* _How to complete this task_
Each line in the entries below that holds the word "samples" belongs in the answer.

═════ Material supplied ═════

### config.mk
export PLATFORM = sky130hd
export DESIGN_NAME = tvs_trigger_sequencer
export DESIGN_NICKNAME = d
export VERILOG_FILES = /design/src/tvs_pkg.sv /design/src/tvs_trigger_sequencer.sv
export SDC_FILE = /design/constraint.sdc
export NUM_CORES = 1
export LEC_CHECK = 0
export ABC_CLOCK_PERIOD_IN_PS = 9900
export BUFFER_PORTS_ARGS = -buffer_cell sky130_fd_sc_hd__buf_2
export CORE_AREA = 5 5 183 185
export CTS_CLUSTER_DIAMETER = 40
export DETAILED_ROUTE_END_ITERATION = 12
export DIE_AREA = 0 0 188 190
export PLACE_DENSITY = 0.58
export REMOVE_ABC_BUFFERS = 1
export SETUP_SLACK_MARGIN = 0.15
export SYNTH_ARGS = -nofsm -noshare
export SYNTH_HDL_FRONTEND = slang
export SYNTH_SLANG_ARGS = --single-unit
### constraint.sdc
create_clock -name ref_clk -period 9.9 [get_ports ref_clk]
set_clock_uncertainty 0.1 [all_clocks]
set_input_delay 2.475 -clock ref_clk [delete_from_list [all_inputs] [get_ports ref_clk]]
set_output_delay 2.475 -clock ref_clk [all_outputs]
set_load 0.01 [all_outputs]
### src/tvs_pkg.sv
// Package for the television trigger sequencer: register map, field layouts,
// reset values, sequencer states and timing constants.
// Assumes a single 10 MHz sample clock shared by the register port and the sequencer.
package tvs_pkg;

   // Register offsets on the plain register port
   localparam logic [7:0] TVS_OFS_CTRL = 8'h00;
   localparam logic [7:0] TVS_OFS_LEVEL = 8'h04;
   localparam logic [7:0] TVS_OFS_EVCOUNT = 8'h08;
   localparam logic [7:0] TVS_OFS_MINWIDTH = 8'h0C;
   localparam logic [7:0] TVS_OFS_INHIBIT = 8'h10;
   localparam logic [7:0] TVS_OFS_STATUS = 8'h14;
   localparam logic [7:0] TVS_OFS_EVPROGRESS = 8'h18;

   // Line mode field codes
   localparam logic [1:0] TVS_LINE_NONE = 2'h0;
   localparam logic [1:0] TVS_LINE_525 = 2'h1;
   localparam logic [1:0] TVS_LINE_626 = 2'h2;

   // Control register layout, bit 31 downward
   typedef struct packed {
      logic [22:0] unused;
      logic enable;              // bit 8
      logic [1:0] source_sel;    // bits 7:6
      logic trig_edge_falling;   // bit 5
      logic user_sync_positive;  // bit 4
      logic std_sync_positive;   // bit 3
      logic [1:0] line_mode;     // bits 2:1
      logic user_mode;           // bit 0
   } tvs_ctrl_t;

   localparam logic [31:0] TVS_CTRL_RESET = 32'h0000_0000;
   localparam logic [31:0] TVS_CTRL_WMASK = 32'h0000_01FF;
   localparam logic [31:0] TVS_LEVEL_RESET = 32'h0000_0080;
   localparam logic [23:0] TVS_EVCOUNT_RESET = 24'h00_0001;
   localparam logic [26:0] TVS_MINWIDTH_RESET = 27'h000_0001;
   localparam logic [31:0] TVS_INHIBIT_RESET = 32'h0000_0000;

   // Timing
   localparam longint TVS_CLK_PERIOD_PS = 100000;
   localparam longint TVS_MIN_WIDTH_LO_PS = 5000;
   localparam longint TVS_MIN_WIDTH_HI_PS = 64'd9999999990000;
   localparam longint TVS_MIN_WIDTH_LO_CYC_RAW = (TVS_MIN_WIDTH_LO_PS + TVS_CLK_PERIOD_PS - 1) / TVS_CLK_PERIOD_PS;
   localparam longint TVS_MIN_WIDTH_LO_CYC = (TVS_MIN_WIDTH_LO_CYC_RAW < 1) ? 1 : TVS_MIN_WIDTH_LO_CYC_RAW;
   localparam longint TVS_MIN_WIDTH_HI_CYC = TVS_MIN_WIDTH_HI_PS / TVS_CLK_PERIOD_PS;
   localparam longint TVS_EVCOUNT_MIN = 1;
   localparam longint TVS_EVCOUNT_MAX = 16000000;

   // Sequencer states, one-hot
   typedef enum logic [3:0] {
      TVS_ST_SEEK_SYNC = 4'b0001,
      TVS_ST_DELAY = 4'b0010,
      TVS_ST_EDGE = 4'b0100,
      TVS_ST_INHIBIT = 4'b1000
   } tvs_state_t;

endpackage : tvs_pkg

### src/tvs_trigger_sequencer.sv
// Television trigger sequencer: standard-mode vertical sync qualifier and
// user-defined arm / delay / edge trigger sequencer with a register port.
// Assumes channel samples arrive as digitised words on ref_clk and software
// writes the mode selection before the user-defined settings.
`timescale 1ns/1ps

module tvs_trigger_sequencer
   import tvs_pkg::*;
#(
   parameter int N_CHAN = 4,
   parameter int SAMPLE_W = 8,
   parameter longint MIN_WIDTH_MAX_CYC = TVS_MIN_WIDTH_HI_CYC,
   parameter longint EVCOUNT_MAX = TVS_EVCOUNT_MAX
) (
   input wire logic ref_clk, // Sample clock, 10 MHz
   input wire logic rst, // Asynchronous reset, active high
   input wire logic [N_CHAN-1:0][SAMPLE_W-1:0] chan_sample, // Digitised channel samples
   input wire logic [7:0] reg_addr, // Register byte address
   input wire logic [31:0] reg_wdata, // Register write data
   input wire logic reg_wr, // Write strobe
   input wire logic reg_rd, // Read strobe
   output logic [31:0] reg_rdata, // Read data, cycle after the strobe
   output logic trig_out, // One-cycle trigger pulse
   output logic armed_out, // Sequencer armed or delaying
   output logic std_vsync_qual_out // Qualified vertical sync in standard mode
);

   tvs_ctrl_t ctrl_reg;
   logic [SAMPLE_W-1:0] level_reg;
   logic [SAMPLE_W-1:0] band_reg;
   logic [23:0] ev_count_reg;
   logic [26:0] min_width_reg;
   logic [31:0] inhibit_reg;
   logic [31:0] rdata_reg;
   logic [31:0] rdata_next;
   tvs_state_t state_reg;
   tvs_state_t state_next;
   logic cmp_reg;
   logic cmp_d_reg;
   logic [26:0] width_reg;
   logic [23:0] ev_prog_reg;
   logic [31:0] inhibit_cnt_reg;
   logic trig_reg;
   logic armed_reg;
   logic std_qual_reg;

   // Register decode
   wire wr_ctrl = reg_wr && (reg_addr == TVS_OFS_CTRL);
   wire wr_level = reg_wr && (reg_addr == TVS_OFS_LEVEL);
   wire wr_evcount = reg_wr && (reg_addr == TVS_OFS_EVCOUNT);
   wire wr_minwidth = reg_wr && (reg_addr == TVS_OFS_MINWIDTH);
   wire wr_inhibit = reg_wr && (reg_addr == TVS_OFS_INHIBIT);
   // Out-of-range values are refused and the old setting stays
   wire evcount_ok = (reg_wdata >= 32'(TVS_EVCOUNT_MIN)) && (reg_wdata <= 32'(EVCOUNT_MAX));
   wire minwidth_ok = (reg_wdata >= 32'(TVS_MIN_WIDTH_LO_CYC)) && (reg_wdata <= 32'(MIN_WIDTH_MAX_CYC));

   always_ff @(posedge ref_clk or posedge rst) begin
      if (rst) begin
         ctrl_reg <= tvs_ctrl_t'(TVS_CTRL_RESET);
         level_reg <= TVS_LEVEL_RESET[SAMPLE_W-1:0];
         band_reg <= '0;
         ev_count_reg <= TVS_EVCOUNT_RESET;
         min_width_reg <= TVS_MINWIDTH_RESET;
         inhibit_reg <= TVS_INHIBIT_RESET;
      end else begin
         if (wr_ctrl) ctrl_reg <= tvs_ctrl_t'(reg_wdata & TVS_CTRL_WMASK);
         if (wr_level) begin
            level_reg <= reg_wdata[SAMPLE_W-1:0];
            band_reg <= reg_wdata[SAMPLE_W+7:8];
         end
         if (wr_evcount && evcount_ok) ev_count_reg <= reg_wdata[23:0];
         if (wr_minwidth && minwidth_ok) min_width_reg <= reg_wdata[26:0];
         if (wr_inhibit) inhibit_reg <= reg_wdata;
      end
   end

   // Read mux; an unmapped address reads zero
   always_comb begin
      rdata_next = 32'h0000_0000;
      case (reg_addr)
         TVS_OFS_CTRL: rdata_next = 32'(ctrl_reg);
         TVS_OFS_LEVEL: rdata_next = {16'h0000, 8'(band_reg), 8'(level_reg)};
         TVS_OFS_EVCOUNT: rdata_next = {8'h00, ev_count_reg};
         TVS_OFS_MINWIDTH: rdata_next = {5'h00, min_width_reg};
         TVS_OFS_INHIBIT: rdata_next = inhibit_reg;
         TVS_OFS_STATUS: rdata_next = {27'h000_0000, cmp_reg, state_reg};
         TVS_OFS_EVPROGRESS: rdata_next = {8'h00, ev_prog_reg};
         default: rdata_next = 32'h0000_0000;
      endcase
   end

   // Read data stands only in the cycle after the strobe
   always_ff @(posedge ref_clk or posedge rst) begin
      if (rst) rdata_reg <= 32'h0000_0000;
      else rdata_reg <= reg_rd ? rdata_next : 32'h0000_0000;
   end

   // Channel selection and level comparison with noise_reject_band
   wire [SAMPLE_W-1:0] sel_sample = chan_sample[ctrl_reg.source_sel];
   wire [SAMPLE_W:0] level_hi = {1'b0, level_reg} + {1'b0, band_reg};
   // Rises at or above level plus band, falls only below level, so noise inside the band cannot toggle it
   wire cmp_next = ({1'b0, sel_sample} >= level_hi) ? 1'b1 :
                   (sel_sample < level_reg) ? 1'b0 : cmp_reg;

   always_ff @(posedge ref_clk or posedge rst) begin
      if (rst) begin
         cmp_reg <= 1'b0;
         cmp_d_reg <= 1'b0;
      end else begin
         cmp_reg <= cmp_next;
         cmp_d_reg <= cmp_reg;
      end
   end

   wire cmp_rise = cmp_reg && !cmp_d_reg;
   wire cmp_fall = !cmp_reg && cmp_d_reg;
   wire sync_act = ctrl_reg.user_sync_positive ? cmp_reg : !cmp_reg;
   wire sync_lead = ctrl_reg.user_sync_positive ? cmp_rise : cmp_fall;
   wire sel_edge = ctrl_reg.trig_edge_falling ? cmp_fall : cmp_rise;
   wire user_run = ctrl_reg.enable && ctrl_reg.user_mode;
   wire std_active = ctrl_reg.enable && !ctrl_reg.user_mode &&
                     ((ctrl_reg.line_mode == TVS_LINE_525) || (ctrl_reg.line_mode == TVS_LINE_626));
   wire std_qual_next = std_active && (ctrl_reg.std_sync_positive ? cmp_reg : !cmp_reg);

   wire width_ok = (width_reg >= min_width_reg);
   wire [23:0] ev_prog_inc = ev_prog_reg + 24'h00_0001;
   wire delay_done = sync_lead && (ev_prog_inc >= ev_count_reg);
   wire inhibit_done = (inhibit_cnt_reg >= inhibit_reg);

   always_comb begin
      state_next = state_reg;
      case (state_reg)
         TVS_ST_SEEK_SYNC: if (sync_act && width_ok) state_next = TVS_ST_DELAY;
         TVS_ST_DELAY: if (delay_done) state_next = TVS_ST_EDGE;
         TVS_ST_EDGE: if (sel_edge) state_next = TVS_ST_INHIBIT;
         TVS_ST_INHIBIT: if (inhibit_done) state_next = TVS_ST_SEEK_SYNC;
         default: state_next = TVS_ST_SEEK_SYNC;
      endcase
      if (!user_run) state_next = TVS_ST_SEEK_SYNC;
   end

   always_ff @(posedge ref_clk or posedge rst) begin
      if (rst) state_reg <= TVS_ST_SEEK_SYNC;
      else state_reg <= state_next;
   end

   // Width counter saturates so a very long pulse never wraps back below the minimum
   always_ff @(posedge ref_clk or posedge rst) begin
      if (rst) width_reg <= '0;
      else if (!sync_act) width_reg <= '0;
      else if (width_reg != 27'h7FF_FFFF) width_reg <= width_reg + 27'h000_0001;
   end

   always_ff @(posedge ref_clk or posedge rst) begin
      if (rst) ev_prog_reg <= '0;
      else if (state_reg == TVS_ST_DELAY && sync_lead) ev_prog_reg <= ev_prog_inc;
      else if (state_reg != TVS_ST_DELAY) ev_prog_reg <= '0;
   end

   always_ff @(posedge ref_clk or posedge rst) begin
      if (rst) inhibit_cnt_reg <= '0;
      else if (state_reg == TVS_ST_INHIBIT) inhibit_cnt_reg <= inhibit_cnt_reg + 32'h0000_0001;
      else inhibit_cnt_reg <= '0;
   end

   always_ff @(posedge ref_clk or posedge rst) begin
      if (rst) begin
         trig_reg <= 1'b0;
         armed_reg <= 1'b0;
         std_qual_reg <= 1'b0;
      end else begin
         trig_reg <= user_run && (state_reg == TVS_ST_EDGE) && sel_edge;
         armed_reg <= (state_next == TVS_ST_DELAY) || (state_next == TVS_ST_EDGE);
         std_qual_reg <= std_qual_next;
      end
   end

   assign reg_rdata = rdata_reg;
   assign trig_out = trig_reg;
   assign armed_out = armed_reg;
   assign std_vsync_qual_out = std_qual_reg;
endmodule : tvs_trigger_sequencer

═════

* _Reply to the task_
// Assumes channel samples arrive as digitised words on ref_clk and software
   input wire logic [N_CHAN-1:0][SAMPLE_W-1:0] chan_sample, // Digitised channel samples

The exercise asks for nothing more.